Christmas is the time of year when we think of “home”. Home for many Americans generates warm fuzzy feelings of a place where things were simpler and life was, somehow, better. It brings memories of places we’ve left, assuming we’ve left them behind at all. And it’s a place where, for all the saccharine sentiment, most of us wouldn’t want to move back to, because where we’re at is better materially than where we started.
For those of us who grew up in a place like Palm Beach, life is different.
To start with, Christmas in South Florida is something of a mind bender. When we South Floridians (or anyone who grew up in a tropical or sub-tropical place) hear of people waxing about “sleigh bells in the snow” our first question is simple: snow? For me, memories of Christmas turn to a Christmas day when my brother, first armed with a driver’s license, and I cruised down the streets of West Palm Beach in 75 deg. F weather, windows down, and sunny. Who needs snow?

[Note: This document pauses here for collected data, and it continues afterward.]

**config.mk**
```make
export PLATFORM = sky130hd
export DESIGN_NAME = l1_l2_arbiter_flat
export DESIGN_NICKNAME = d
export VERILOG_FILES = /design/src/rtl/l1_l2_arbiter_pkg.sv /design/src/rtl/l1_l2_arbiter_if.sv /design/src/rtl/l1_l2_arbiter.sv /design/src/flat_wrapper.sv
export SDC_FILE = /design/constraint.sdc
export NUM_CORES = 1
export LEC_CHECK = 0
export ABC_CLOCK_PERIOD_IN_PS = 1420
export BUFFER_PORTS_ARGS = -buffer_cell sky130_fd_sc_hd__clkbuf_2
export CAP_MARGIN = 20
export CORE_AREA = 5 5 114 116
export DETAILED_ROUTE_END_ITERATION = 10
export DIE_AREA = 0 0 119 121
export HOLD_SLACK_MARGIN = 0.06
export PLACE_DENSITY = 0.61
export SYNTH_ARGS = -nofsm -noshare
export SYNTH_HDL_FRONTEND = slang
export SYNTH_SLANG_ARGS = --single-unit
```
**constraint.sdc**
```tcl
create_clock -name clk -period 1.42 [get_ports clk]
set_input_delay 0 -clock clk [delete_from_list [all_inputs] [get_ports clk]]
set_output_delay 0 -clock clk [all_outputs]
set_load 0.02 [all_outputs]
```
**src/rtl/l1_l2_arbiter_pkg.sv**
```systemverilog
// rtl/l1_l2_arbiter_pkg.sv - shared types and grant decision for the L1-to-L2 arbiter
package l1_l2_arbiter_pkg;

    typedef enum logic {
        LOAD  = 1'b0,
        STORE = 1'b1
    } memory_operation_e;

    typedef enum logic [1:0] {
        ARB_IDLE = 2'd0,
        ARB_IC   = 2'd1,
        ARB_DC   = 2'd2
    } arb_owner_e;

    typedef enum logic [1:0] {
        ST_IDLE     = 2'd0,
        ST_GRANT_IC = 2'd1,
        ST_GRANT_DC = 2'd2
    } arb_state_e;

    // Ties go to dc, or to whichever port was not served last when round robin is on.
    function automatic arb_state_e l1_l2_arb_pick(
        input logic ic_valid,
        input logic dc_valid,
        input logic last_grant_dc,
        input logic round_robin
    );
        arb_state_e pick;
        pick = ST_IDLE;
        if (ic_valid && dc_valid) begin
            if (round_robin && last_grant_dc) begin
                pick = ST_GRANT_IC;
            end else begin
                pick = ST_GRANT_DC;
            end
        end else if (dc_valid) begin
            pick = ST_GRANT_DC;
        end else if (ic_valid) begin
            pick = ST_GRANT_IC;
        end
        return pick;
    endfunction

endpackage

```
**src/rtl/l1_l2_arbiter_if.sv**
```systemverilog
// rtl/l1_l2_arbiter_if.sv - memory request/fulfil handshake between an L1 and L2
interface l1_l2_arbiter_if
    import l1_l2_arbiter_pkg::*;
#(
    parameter int XLEN = 32
);
    logic [XLEN-1:0]   req_address;
    memory_operation_e req_type;
    logic              req_valid;
    logic [XLEN-1:0]   word_to_store;
    logic [XLEN-1:0]   fetched_word;
    logic              req_fulfilled;

    modport master (
        output req_address,
        output req_type,
        output req_valid,
        output word_to_store,
        input  fetched_word,
        input  req_fulfilled
    );

    modport slave (
        input  req_address,
        input  req_type,
        input  req_valid,
        input  word_to_store,
        output fetched_word,
        output req_fulfilled
    );
endinterface

```
**src/rtl/l1_l2_arbiter.sv**
```systemverilog
// rtl/l1_l2_arbiter.sv - shares one L2 port between icache and dcache; ARB_ROUND_ROBIN_EN selects round-robin ties
module l1_l2_arbiter
    import l1_l2_arbiter_pkg::*;
#(
    parameter int XLEN      = 32,
    parameter int LINE_SIZE = 16
) (
    input  logic             clk,
    input  logic             reset_n,
    l1_l2_arbiter_if.slave   ic,
    l1_l2_arbiter_if.slave   dc,
    l1_l2_arbiter_if.master  l2,
    output arb_owner_e       arb_owner,
    output logic             beat_overrun
);

    localparam int BEATS = LINE_SIZE / 4;
    localparam int CW    = $clog2(BEATS + 1);
    localparam logic [CW-1:0] BEATS_C = CW'(BEATS);

`ifdef ARB_ROUND_ROBIN_EN
    localparam logic ROUND_ROBIN = 1'b1;
`else
    localparam logic ROUND_ROBIN = 1'b0;
`endif

    arb_state_e    state;
    logic          last_grant_dc;
    logic [CW-1:0] beat_count;

    // Pure muxing from the registered state keeps a granted L1 at zero added latency.
    always_comb begin
        l2.req_address   = {XLEN{1'b0}};
        l2.req_type      = LOAD;
        l2.req_valid     = 1'b0;
        l2.word_to_store = {XLEN{1'b0}};
        ic.req_fulfilled = 1'b0;
        dc.req_fulfilled = 1'b0;
        ic.fetched_word  = l2.fetched_word;
        dc.fetched_word  = l2.fetched_word;
        arb_owner        = ARB_IDLE;
        case (state)
            ST_GRANT_IC: begin
                l2.req_address   = ic.req_address;
                l2.req_type      = ic.req_type;
                l2.req_valid     = ic.req_valid;
                l2.word_to_store = ic.word_to_store;
                ic.req_fulfilled = l2.req_fulfilled;
                arb_owner        = ARB_IC;
            end
            ST_GRANT_DC: begin
                l2.req_address   = dc.req_address;
                l2.req_type      = dc.req_type;
                l2.req_valid     = dc.req_valid;
                l2.word_to_store = dc.word_to_store;
                dc.req_fulfilled = l2.req_fulfilled;
                arb_owner        = ARB_DC;
            end
            default: ;
        endcase
    end

    always_ff @(posedge clk or negedge reset_n) begin
        if (!reset_n) begin
            state         <= ST_IDLE;
            last_grant_dc <= 1'b0;
            beat_count    <= '0;
            beat_overrun  <= 1'b0;
        end else begin
            case (state)
                ST_IDLE: begin
                    state <= l1_l2_arb_pick(ic.req_valid, dc.req_valid, last_grant_dc, ROUND_ROBIN);
                end
                ST_GRANT_IC: begin
                    if (!ic.req_valid) begin
                        last_grant_dc <= 1'b0;
                        beat_count    <= '0;
                        state         <= l1_l2_arb_pick(1'b0, dc.req_valid, 1'b0, ROUND_ROBIN);
                    end else if (l2.req_fulfilled) begin
                        if (beat_count == BEATS_C) begin
                            beat_overrun <= 1'b1;
                        end else begin
                            beat_count <= beat_count + 1'b1;
                        end
                    end
                end
                ST_GRANT_DC: begin
                    if (!dc.req_valid) begin
                        last_grant_dc <= 1'b1;
                        beat_count    <= '0;
                        state         <= l1_l2_arb_pick(ic.req_valid, 1'b0, 1'b1, ROUND_ROBIN);
                    end else if (l2.req_fulfilled) begin
                        if (beat_count == BEATS_C) begin
                            beat_overrun <= 1'b1;
                        end else begin
                            beat_count <= beat_count + 1'b1;
                        end
                    end
                end
                default: state <= ST_IDLE;
            endcase
        end
    end

endmodule

```
**src/flat_wrapper.sv**
```systemverilog
// flat-port wrapper written by rule: the top's interface ports become plain ports
module l1_l2_arbiter_flat import l1_l2_arbiter_pkg::*;
#(
    parameter int XLEN      = 32,
    parameter int LINE_SIZE = 16
)
  (clk, reset_n, arb_owner, beat_overrun, ic_req_address, ic_req_type, ic_req_valid, ic_word_to_store, ic_fetched_word, ic_req_fulfilled, dc_req_address, dc_req_type, dc_req_valid, dc_word_to_store, dc_fetched_word, dc_req_fulfilled, l2_req_address, l2_req_type, l2_req_valid, l2_word_to_store, l2_fetched_word, l2_req_fulfilled);
  l1_l2_arbiter_if #(.XLEN(XLEN)) ic_i ();
  l1_l2_arbiter_if #(.XLEN(XLEN)) dc_i ();
  l1_l2_arbiter_if #(.XLEN(XLEN)) l2_i ();
  input  logic clk;
  input  logic reset_n;
  output arb_owner_e arb_owner;
  output logic beat_overrun;
  input wire logic [$bits(ic_i.req_address)-1:0] ic_req_address;
  input wire logic [$bits(ic_i.req_type)-1:0] ic_req_type;
  input wire logic [$bits(ic_i.req_valid)-1:0] ic_req_valid;
  input wire logic [$bits(ic_i.word_to_store)-1:0] ic_word_to_store;
  output wire logic [$bits(ic_i.fetched_word)-1:0] ic_fetched_word;
  output wire logic [$bits(ic_i.req_fulfilled)-1:0] ic_req_fulfilled;
  input wire logic [$bits(dc_i.req_address)-1:0] dc_req_address;
  input wire logic [$bits(dc_i.req_type)-1:0] dc_req_type;
  input wire logic [$bits(dc_i.req_valid)-1:0] dc_req_valid;
  input wire logic [$bits(dc_i.word_to_store)-1:0] dc_word_to_store;
  output wire logic [$bits(dc_i.fetched_word)-1:0] dc_fetched_word;
  output wire logic [$bits(dc_i.req_fulfilled)-1:0] dc_req_fulfilled;
  output wire logic [$bits(l2_i.req_address)-1:0] l2_req_address;
  output wire logic [$bits(l2_i.req_type)-1:0] l2_req_type;
  output wire logic [$bits(l2_i.req_valid)-1:0] l2_req_valid;
  output wire logic [$bits(l2_i.word_to_store)-1:0] l2_word_to_store;
  input wire logic [$bits(l2_i.fetched_word)-1:0] l2_fetched_word;
  input wire logic [$bits(l2_i.req_fulfilled)-1:0] l2_req_fulfilled;
  assign ic_i.req_address = ic_req_address;
  assign ic_i.req_type = ic_req_type;
  assign ic_i.req_valid = ic_req_valid;
  assign ic_i.word_to_store = ic_word_to_store;
  assign ic_fetched_word = ic_i.fetched_word;
  assign ic_req_fulfilled = ic_i.req_fulfilled;
  assign dc_i.req_address = dc_req_address;
  assign dc_i.req_type = dc_req_type;
  assign dc_i.req_valid = dc_req_valid;
  assign dc_i.word_to_store = dc_word_to_store;
  assign dc_fetched_word = dc_i.fetched_word;
  assign dc_req_fulfilled = dc_i.req_fulfilled;
  assign l2_req_address = l2_i.req_address;
  assign l2_req_type = l2_i.req_type;
  assign l2_req_valid = l2_i.req_valid;
  assign l2_word_to_store = l2_i.word_to_store;
  assign l2_i.fetched_word = l2_fetched_word;
  assign l2_i.req_fulfilled = l2_req_fulfilled;
  l1_l2_arbiter #(.XLEN(XLEN), .LINE_SIZE(LINE_SIZE)) u_core (.clk(clk), .reset_n(reset_n), .ic(ic_i), .dc(dc_i), .l2(l2_i), .arb_owner(arb_owner), .beat_overrun(beat_overrun));
endmodule
```
Yosys cells after proc, flatten, opt, wreduce, memory -nomap -nowiden. Index checks and enable logic that the tools add are counted.

Bits in registers: 6. Memory bits (writable): 0. Memories kept: 0. Logic and storage cells: 40. Memory bits (read-only): 0. Output and inout port bits: 135. Latch bits: 0.

$add $sub $neg: 1. Equal/unequal tests: 7. Shifts and indexed selects: 0. Order comparisons: 0. Reduce and logical (&&, ||, !) cells: 5. Multiply operators: 0. Multiplexer cells: 24. Divide/modulo/power cells: 0. Bitwise logic cells: 0.

Operators with widths (number): one-hot mux 32 bit (2 select lines) (2); two-way mux 3 bit (4); two-way mux 2 bit (5); inequality test 2 bit, second input constant (4); two-way mux 1 bit (7); one-hot mux 1 bit (2 select lines) (3); one-hot mux 2 bit (3 select lines) (1); one-hot mux 3 bit (2 select lines) (1); one-hot mux 2 bit (2 select lines) (1); adder 3 x 1 -> 3 bit, second input constant (1); equality test 3 bit, second input constant (1); AND reduction 3 bit (1); equality test 2 x 1 -> 1 bit, second input constant (1); equality test 2 bit, second input constant (1); logical NOT 2 bit (1); AND reduction 2 bit (1); nonzero test 2 bit (1); logical AND 1 bit (1).

Longest topological paths before layout. Gate-level depths: netlist of the first run.

Depth in word-level cells: 5. Gate-level depth with buffers: 7. Gate-level depth less buffers: 5.

Worst setup path before layout of the first run. OpenSTA, ideal clock, no wires.

Kind: reg2out. From: register u_core.state[0]. To: output port l2_req_address[18]. Arrival: 1.588 ns. Path slack: -0.168 ns. Cell stages (with the launch flop): 7. Path through: dfrtp_1 inv_1 ha_1 buf_2 buf_2 a22oi_1 nor2b_1.

Cells in the longest elaborated chain, start to end: 2. Elaborated cells between the ends (all ways): 3. Classes of those cells: eq/ne (2); mux (1).

RTL lines: start: declaration (line l1_l2_arbiter.sv:27) `arb_state_e state;`; start signal: assignment (line l1_l2_arbiter.sv:72) `state <= l1_l2_arb_pick(ic.req_valid, dc.req_valid, last_grant_dc, ROUND_ROBIN);`; start signal: assignment (line l1_l2_arbiter.sv:78) `state <= l1_l2_arb_pick(1'b0, dc.req_valid, 1'b0, ROUND_ROBIN);`; start signal: assignment (line l1_l2_arbiter.sv:91) `state <= l1_l2_arb_pick(ic.req_valid, 1'b0, 1'b1, ROUND_ROBIN);`; equality test 2 bit or equality test 2 x 1 -> 1 bit (tied branches) (line l1_l2_arbiter.sv:42) `case (state)`; one-hot mux 32 bit (2 select lines) (*) (line l1_l2_arbiter.sv:42); end: declaration (line flat_wrapper.sv:27) `output wire logic [$bits(l2_i.req_address)-1:0] l2_req_address;`.

Every way passes the cells marked *; elsewhere a longest branch is shown, timed or not.

Worst setup path after layout of the first run.
From: register u_core.state[0]. To: output port l2_word_to_store[8].

Cells in the longest elaborated chain, start to end: 2. Elaborated cells between the ends (all ways): 3. Classes of those cells: eq/ne (2); mux (1).

RTL lines: equality test 2 bit or equality test 2 x 1 -> 1 bit (tied branches) (line l1_l2_arbiter.sv:42); one-hot mux 32 bit (2 select lines) (*) (line l1_l2_arbiter.sv:42); end: declaration (line flat_wrapper.sv:30) `output wire logic [$bits(l2_i.word_to_store)-1:0] l2_word_to_store;`.

Marks and branches as above.

==> impl_metrics.yaml, run 1 <==
drt:
  dr_wl_met2_mm: 5.90
  wl_met1_mm: 3.57
  drt.antenna.violating_nets: 0
  wl_mm: 10.5
  via_count: 2665
  wl_met3_um: 808
  drt_first_pass_iters: 4
  dr.first_iter.drc_count: 93
  viasPerCell: 4.46
  avgRoutedWirePerCell_um: 17.5
  drc: 0
  highest_layer: "met4"
finish:
  syn_to_final_growth_pct: 122
  final_common_cell: "clkbuf_2"
  antenna_cells: 0
  mostFrequentLayoutCells: "138 x clkbuf_2, 56 x nor2b_2, 41 x clkbuf_8"
  drive_gt1_share_pct: 78.2
  nets: 626
  final_cell_area_um2: 4330
yosys:
  synth_edf_count: 0
  synth.area.mux_share_pct: 0.514
  synth_top_family_by_area: "buffers and inverters"
  synth_compound_area_share_pct: 30.5
  synth_area_um2: 1950
  synth.ff_latch_count: 6
  synth-xor-area-share_pct: 0
  synth_cells: 262
  syn_nets: 436
  synth_cell_types: 24
  synth-simple-area-share_pct: 24.7
  syn_avg_cell_area_um2: 7.43
  synthAdderAreaFrac_pct: 4.50
  ys.flop_type: "dfrtp_1"
  synth_seq_area_share_pct: 7.72
  ys_warn_count: 0
  async_reset_ff_share_pct: 100
timing:
  rsz0062_at_grt: "yes"
  skew_ns: 0.00221
  setup_ws_ns: -0.219
  layout_worst_path_cycle_share_pct: 115
  slew_headroom_pct: 69.1
  final.min_clock_period_ns: 1.64
  tightest_slew_ns: 0.461
  setup_viol: 74
  max_freq_mhz: 610
  maxSlewViolCount: 0
  finalHoldViolations: 0
  whs_ns: 0.132
setup_path:
  crit_slowest_cell: "dfrtp_1"
  worst-r2r-setup-slack_ns: -0.12
  cpPeakStageDelay_ns: 0.41
  r2r_end: "u_core.beat_count[1]$_DFFE_PN0P_"
  crit_path_start_kind: "register"
  path_max_fanout: 5
  critical_path.cell_chain: "buf_6 -> ha_4 -> buf_12 -> buf_16 -> a22oi_2 -> nor2b_2 -> clkbuf_8"
  required_ns: 1.42
  endpoint_kind: "output port"
  worstRegToRegCells: 6
  setup.worst_path.class: "register to output port"
  worstPathArrival_ns: 1.64
  reg2reg_from: "u_core.state[0]$_DFFE_PN0P_"
clocking:
  cts_root_buffer: "clkbuf_16"
  cts.sinks: 6
  clk_pin_slew_ns: 0.04
  cts_tree: "done"
  cts_buffer_depth: 2
  cts_buffers: 3
  cts-htree-levels: 1
  insertion_delay_ns: 0.23
grt:
  antenna_found_initial: 0
  grt_pass1_vias: 2857
  grt_max_degree: 39
  grt_pass1_wl_mm: 14.5
  grt_usage_pct: 12.3
  overflow: 0
floorplan:
  start_util_pct: 16.5
  ios: 302
  die_width_um: 119
  core_um2: 11800
  die_area_um2: 14400
  dieHeight_um: 121
  rows: 40
run_status:
  outcome: "finished with violations"
  violations: "setup timing"
hold_path:
  hp-class: "primary input to register"
  hold_depth: 2
  hold_start: "l2_req_fulfilled"
  min_to: "u_core.beat_overrun$_DFFE_PN0P_"
flow_run:
  maxCapViolCount: 0
power_and_ir_drop:
  leakagePower_nw: 1.91
  ir_worst_vdd_v: 0.000718
  p_per_area_nw_per_um2: 2070
placement:
  dp_hpwl_mm: 6.51
  placed_area_um2: 2850
  gp_congestion: 0.790
  port_buffers: 205
stage by stage:
stage | setup TNS [ns] | std cells | total power, mW | utilization (%) | setup slack [ns]
after CTS | -13.90 | 589 | 8.34 | 34.7 | -0.229
after global routing | -16.61 | 597 | 9.45 | 36.6 | -0.280
after global placement | -0.270 | 541 | 5.49 | 24.2 | -0.0481
after detailed placement | -3.85 | 541 | 5.65 | 24.2 | -0.0983
final | -12.10 | 597 | 8.97 | 36.6 | -0.219
after floorplan | -0.719 | 262 | 4.29 | - | -0.0371
where the power goes:
part           internal (mW)  switching (mW)
clock network          0.361          0.0921
logic                   4.35            3.86
registers              0.237          0.0664
cell type report:
type	instances	area (um2)
Tap cell	147	184
Fill cell	1162	7480
Multi-Input combinational cell	163	1600
Inverter	6	25.0
Sequential cell	6	151
Clock buffer	3	75.1
Timing Repair Buffer	272	2300
sequential cells by signal, summed over array words and instances (netlist names):
name	cells
u_core.state	2
u_core.beat_count	3
u_core.beat_overrun	1
critical path: cells and delay by family, from the launching register on:
family                     cells  cell delay (ns)
AOI/OAI and AO/OA              1             0.17
and+or+nand+nor                1             0.06
DFF                            1             0.41
buffers and inverters          4             0.58
adders and majority gates      1             0.18
how the worst max path moves through the flow:
| stage | slack [ns] | to | from | depth (start not counted) |
|---|---|---|---|---|
| floorplan | -0.04 | u_core.beat_overrun$_DFFE_PN0P_ | u_core.state[0]$_DFFE_PN0P_ | 6 |
| global placement | -0.05 | l2_word_to_store[8] | u_core.state[0]$_DFFE_PN0P_ | 6 |
| detailed placement | -0.1 | u_core.beat_count[1]$_DFFE_PN0P_ | u_core.state[1]$_DFFE_PN0P_ | 5 |
| CTS | -0.23 | l2_req_address[27] | u_core.state[1]$_DFFE_PN0P_ | 6 |
| global route | -0.28 | l2_req_address[15] | u_core.state[0]$_DFFE_PN0P_ | 7 |
| finish | -0.22 | l2_word_to_store[8] | u_core.state[0]$_DFFE_PN0P_ | 7 |
layer usage:
metal / GRT usage [%] / vias to the layer above
met1: 12.6 / 1228
met4: 1.67 / 0
met3: 3.03 / 12
li1: - / 1235
met5: 0 / -
met2: 25.5 / 190
cells by family (layout without fill, tap and decap cells):
family,count (synthesis),after routing
DFF,6,6
muxes,1,1
and+or+nand+nor,78,78
adders and majority gates,7,7
AOI/OAI and AO/OA,77,77
buffers and inverters,93,281
timing repair:
action / 4_1_cts / 5_1_grt
gates cloned: 4 / 0
setup buffers: 8 / 8
endpoints found under the hold margin: 70 / 0
gates resized for setup: 155 / 69
pin swaps: 22 / 9
endpoints found under the setup margin: 75 / 76
hold buffers: 33 / 0
Yosys cell counts, types with 2 or more instances:
| cell | count | area share, % |
|---|---|---|
| ha_1 | 7 | 4.5 |
| buf_2 | 10 | 2.6 |
| inv_1 | 6 | 1.2 |
| a22oi_1 | 65 | 25 |
| dfrtp_1 | 6 | 7.7 |
| and2_1 | 4 | 1.3 |
| clkbuf_1 | 10 | 1.9 |
| nor2b_1 | 65 | 21 |
| nand2_1 | 4 | 0.77 |
| o41ai_2 | 2 | 1.7 |
| o21ai_0 | 2 | 0.51 |
| buf_4 | 64 | 25 |
| buf_6 | 3 | 1.7 |
| a21oi_1 | 4 | 1.0 |
Note: power is estimated with default switching activity, not from simulation.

Being on our side of the lake–the barrier between us and the riff-raff–was even stranger. People go on about many things they experienced where they grew up, but honestly the best thing about being a kid on the North End of Palm Beach was (and probably is) Lake Trail. A bicycle/pedestrian trail that runs most of the length of the Town of Palm Beach along the shore of Lake Worth, it was a two-wheeled interstate down to more interesting places (including, after 1971, Publix). To get there from our house, we went up and over Palm Beach’s fabled coral ridge and down a paved path at a vacant lot which put us on the Trail. Our cat was likewise enamoured with the area, but he reached it by imperiously sauntering down the streets of Palm Beach as cats are wont to do. One time he came home with blood in his eye, which led us to suspect he came in contact with something bigger than he was.

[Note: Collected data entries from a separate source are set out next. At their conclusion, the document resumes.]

--- config.mk ---
export PLATFORM = sky130hd
export DESIGN_NAME = fetch_unit
export DESIGN_NICKNAME = d
export VERILOG_FILES = /design/src/rtl/riscv_pkg.sv /design/src/rtl/fetch_fifo.sv /design/src/rtl/fetch_unit.sv
export SDC_FILE = /design/constraint.sdc
export NUM_CORES = 1
export LEC_CHECK = 0
export CAP_MARGIN = 20
export CORE_MARGIN = 1.5
export CORE_UTILIZATION = 40
export DETAILED_ROUTE_END_ITERATION = 7
export GPL_ROUTABILITY_DRIVEN = 0
export PLACE_DENSITY_LB_ADDON = 0.08
export SETUP_SLACK_MARGIN = 0.2
export SLEW_MARGIN = 15
export SYNTH_ARGS = -nofsm -noshare
export SYNTH_HDL_FRONTEND = slang
export SYNTH_SLANG_ARGS = --single-unit
--- constraint.sdc ---
create_clock -name clk -period 4.9 [get_ports clk]
set_clock_uncertainty 0.1 [all_clocks]
set_input_delay 0.49 -clock clk [delete_from_list [all_inputs] [get_ports clk]]
set_output_delay 0.49 -clock clk [all_outputs]
set_load 0.02 [all_outputs]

The years have come and gone, and so has the vacant lot. The Palm Beach Country Club built a house on the lot and sold it in the 1980’s, and that house is now on the market for a paltry USD37,450,000. From the looks of it the access to Lake Trail has been cut off as well, although there are alternatives.
Our abode was nowhere near that magnificent, and it wasn’t on the water either. Nevertheless, while many of my contemporaries wouldn’t go back to the place they came from because they have “advanced” (their material circumstances have, the mentality has not) I could not go back because, frankly, I can’t afford to. As my grandmother would say, we are “too poor to paint and too proud to whitewash“, by current Palm Beach standards.

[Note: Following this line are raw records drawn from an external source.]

<file path="config.mk">
export PLATFORM = sky130hd
export DESIGN_NAME = bus_rr_xbar
export DESIGN_NICKNAME = d
export VERILOG_FILES = /design/src/rtl/bus_rr_xbar.sv
export SDC_FILE = /design/constraint.sdc
export NUM_CORES = 1
export LEC_CHECK = 0
export ABC_AREA = 0
export BUFFER_PORTS_ARGS = -buffer_cell sky130_fd_sc_hd__buf_2
export CAP_MARGIN = 30
export CORE_AREA = 3 3 213 215
export DETAILED_ROUTE_END_ITERATION = 10
export DIE_AREA = 0 0 216 218
export MAX_ROUTING_LAYER = met4
export PLACE_DENSITY = 0.41
export SLEW_MARGIN = 20
export SYNTH_ARGS = -nofsm -noshare
export SYNTH_HDL_FRONTEND = slang
export SYNTH_SLANG_ARGS = --single-unit
</file>
<file path="constraint.sdc">
create_clock -name clk_i -period 4.1 [get_ports clk_i]
set_clock_uncertainty 0.2 [all_clocks]
set_input_delay 0.41 -clock clk_i [delete_from_list [all_inputs] [get_ports clk_i]]
set_output_delay 0.41 -clock clk_i [all_outputs]
set_load 0.02 [all_outputs]
</file>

Some of that is the fate of multigenerational success; sooner or later it fades. But another reason is the stratospheric rise of real estate prices in Palm Beach and other places like it. It’s kind of like the debate over sea level rise: is the sea rising or the land falling? That’s the case with several places I or my ancestors called home at one time or another.
God is good and so is life; I don’t mean this to be a gripe session. Palm Beach’s social system may be the one I reference all others by, but then it wasn’t much fun. I still find all the obsession many of my contemporaries have with “moving up” distasteful, especially if they profess and call themselves Christians. But Christians especially would be well advised to lose the obsession with “moving up” in this life at least. We live in a time when technology and the productivity it can produce great improvements in life, but our economic and political systems tend to concentrate power and wealth in the hands of a few while making the rest of think that we’re in charge though a dubious electoral system. With the downsizing of life our elites plan to mandate in the name of saving the planet, there will be many more who will find the “old home place” out of reach financially.
And that will probably include the place we’re at now.